DIRECTIONS FOR THIS TASK - State only the count of lines in the listing below that hold "layout".

MATERIAL PROVIDED -
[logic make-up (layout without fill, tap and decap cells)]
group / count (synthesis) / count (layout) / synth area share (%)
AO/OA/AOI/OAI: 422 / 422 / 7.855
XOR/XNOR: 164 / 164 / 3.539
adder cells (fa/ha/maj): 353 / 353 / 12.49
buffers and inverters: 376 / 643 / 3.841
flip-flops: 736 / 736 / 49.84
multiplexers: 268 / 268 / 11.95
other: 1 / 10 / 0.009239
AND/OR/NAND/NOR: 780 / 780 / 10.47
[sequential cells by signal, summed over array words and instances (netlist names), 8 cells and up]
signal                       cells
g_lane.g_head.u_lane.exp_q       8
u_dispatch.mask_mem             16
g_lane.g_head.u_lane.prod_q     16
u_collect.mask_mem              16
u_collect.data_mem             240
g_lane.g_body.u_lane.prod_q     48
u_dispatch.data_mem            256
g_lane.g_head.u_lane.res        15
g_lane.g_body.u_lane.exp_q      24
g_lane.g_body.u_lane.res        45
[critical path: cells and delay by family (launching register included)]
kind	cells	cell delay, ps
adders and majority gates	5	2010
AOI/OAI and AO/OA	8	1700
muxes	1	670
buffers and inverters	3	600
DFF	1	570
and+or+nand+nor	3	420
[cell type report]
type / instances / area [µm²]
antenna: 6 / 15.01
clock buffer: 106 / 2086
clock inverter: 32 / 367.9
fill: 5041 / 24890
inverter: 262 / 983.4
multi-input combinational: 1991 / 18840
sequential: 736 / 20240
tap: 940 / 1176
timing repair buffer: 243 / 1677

---

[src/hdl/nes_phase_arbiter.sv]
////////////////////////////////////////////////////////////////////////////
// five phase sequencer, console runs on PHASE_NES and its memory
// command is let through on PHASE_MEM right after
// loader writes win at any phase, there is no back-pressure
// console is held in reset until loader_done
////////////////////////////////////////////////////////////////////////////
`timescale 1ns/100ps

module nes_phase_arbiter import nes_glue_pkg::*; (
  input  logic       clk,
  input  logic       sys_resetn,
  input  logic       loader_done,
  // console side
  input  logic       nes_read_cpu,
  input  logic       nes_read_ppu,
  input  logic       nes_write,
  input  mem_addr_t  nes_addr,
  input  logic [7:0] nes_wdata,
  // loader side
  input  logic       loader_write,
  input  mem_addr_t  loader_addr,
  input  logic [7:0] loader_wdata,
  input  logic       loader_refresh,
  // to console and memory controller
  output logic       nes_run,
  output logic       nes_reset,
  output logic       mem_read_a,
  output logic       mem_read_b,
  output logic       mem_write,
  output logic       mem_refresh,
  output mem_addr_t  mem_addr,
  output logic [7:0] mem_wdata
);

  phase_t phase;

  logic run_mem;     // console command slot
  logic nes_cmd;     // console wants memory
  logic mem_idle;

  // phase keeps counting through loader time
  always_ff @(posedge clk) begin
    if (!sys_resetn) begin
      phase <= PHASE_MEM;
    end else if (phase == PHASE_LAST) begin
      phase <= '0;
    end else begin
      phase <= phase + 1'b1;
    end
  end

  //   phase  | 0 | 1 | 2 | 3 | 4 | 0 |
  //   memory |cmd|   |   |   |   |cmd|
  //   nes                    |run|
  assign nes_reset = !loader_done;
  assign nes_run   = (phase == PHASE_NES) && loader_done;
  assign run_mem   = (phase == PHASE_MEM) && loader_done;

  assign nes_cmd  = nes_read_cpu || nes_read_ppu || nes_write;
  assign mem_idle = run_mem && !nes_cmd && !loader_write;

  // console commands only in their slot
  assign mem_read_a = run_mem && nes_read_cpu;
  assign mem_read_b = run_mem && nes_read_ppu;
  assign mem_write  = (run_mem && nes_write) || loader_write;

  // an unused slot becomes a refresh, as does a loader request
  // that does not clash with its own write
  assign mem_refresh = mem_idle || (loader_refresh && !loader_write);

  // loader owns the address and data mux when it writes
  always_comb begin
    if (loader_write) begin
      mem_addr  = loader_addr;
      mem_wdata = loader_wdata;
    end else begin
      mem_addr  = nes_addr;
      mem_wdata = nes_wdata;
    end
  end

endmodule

YOUR RESPONSE - 2